◆ **INSTRUCTIONS FOR THE TASK**: Gather each line containing the string "clock" from these entries.

◆ **Source records**:
-- -- --
[src/design/spq_pkg.sv]
// Package with the shared types and constants of the sorted priority queue.
package spq_pkg;

   localparam int SPQ_CAPACITY    = 16;
   localparam int SPQ_VALUE_WIDTH = 32;
   localparam int SPQ_COUNT_WIDTH = 5;

   typedef enum logic [1:0] {
      STATUS_DONE  = 2'd0,
      STATUS_EMPTY = 2'd1,
      STATUS_FULL  = 2'd2
   } spq_status_type;

   typedef enum logic {
      ACTION_INSERT = 1'b0,
      ACTION_REMOVE = 1'b1
   } spq_action_type;

   // Command broadcast to every cell of the chain.
   typedef struct packed {
      logic                               insert;
      logic                               remove;
      logic signed [SPQ_VALUE_WIDTH-1:0]  value;
   } spq_cmd_type;

endpackage

[src/design/sorted_priority_queue.sv]
// Top level of the sorted priority queue built as a chain of compare-and-shift cells.
//
// A word is taken at every rising edge where start is high and busy is low; busy stays
// low, so one insert or remove is accepted each clock cycle. The answer appears in the next
// cycle on the rsp_ ports for exactly one cycle, flagged by rsp_strobe, and the receiver
// cannot hold it off. The values live in a row of CAPACITY cells kept in ascending order:
// on an insert every cell compares the new value with its own in parallel, and the cells
// holding larger values pass their contents one place to the right while the first of
// them takes the new value, so equal values leave in arrival order. On a remove the
// smallest value, held in the leftmost cell, is returned and every cell takes its right
// neighbor's value. A remove on an empty queue reports the empty status with a zero value,
// and an insert into a full queue is dropped and reports the full status. Every answer
// carries the count held after that word, five bits wide, so it wraps above 31. Cells need
// no clearing after reset: only cells below the held count are ever read.
module sorted_priority_queue
   import spq_pkg::*;
#(
   parameter int CAPACITY = SPQ_CAPACITY
) (
   input  logic                               clock,
   input  logic                               reset,
   input  logic                               start,
   output logic                               busy,
   input  logic                               req_action,
   input  logic signed [SPQ_VALUE_WIDTH-1:0]  req_value,
   output logic                               rsp_strobe,
   output logic signed [SPQ_VALUE_WIDTH-1:0]  rsp_removed_value,
   output logic [1:0]                         rsp_status,
   output logic [SPQ_COUNT_WIDTH-1:0]         rsp_entry_count
);

   localparam int CW = $clog2(CAPACITY + 1);

   logic [CW-1:0] count_ff;
   logic [CW-1:0] count_in;

   logic                               strobe_ff;
   logic signed [SPQ_VALUE_WIDTH-1:0]  removed_ff;
   logic signed [SPQ_VALUE_WIDTH-1:0]  removed_in;
   spq_status_type                     status_ff;
   spq_status_type                     status_in;
   logic [SPQ_COUNT_WIDTH-1:0]         entry_count_ff;

   logic accept;
   logic is_full;
   logic is_empty;
   spq_cmd_type cmd;

   logic [CAPACITY-1:0]                       cell_shift;
   logic signed [SPQ_VALUE_WIDTH-1:0]         cell_value [CAPACITY];

   // The chain finishes each word in the cycle it arrives, so it never pushes back.
   assign busy     = 1'b0;
   assign accept   = start && !busy;
   assign is_full  = (count_ff == CW'(CAPACITY));
   assign is_empty = (count_ff == '0);

   // Only legal operations reach the cells; dropped words leave the store untouched.
   assign cmd.insert = accept && (req_action == ACTION_INSERT) && !is_full;
   assign cmd.remove = accept && (req_action == ACTION_REMOVE) && !is_empty;
   assign cmd.value  = req_value;

   for (genvar i = 0; i < CAPACITY; i++) begin : g_cell
      logic                               left_shift;
      logic signed [SPQ_VALUE_WIDTH-1:0]  left_value;
      logic signed [SPQ_VALUE_WIDTH-1:0]  right_value;

      if (i == 0) begin : g_first
         assign left_shift = 1'b0;
         assign left_value = req_value;
      end else begin : g_inner
         assign left_shift = cell_shift[i-1];
         assign left_value = cell_value[i-1];
      end

      if (i == CAPACITY - 1) begin : g_last
         assign right_value = cell_value[i];
      end else begin : g_body
         assign right_value = cell_value[i+1];
      end

      spq_cell u_cell (
         .clock       (clock),
         .cmd         (cmd),
         .occupied    (count_ff > CW'(i)),
         .left_shift  (left_shift),
         .left_value  (left_value),
         .right_value (right_value),
         .shift       (cell_shift[i]),
         .value       (cell_value[i])
      );
   end

   always_comb begin
      count_in   = count_ff;
      removed_in = '0;
      status_in  = STATUS_DONE;
      if (accept) begin
         unique case (req_action)
            ACTION_INSERT: begin
               if (is_full) begin
                  status_in = STATUS_FULL;
               end else begin
                  count_in = count_ff + CW'(1);
               end
            end
            ACTION_REMOVE: begin
               if (is_empty) begin
                  status_in = STATUS_EMPTY;
               end else begin
                  removed_in = cell_value[0];
                  count_in   = count_ff - CW'(1);
               end
            end
            default: begin
               status_in = STATUS_DONE;
            end
         endcase
      end
   end

   always_ff @(posedge clock) begin
      if (reset) begin
         count_ff  <= '0;
         strobe_ff <= 1'b0;
      end else begin
         count_ff  <= count_in;
         strobe_ff <= accept;
      end
   end

   always_ff @(posedge clock) begin
      removed_ff     <= removed_in;
      status_ff      <= status_in;
      entry_count_ff <= SPQ_COUNT_WIDTH'(count_in);
   end

   assign rsp_strobe        = strobe_ff;
   assign rsp_removed_value = removed_ff;
   assign rsp_status        = status_ff;
   assign rsp_entry_count   = entry_count_ff;

endmodule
-- -- --
◆ **SOLUTION TO THIS TASK**:
// low, so one insert or remove is accepted each clock cycle. The answer appears in the next
   input  logic                               clock,
         .clock       (clock),
   always_ff @(posedge clock) begin
   always_ff @(posedge clock) begin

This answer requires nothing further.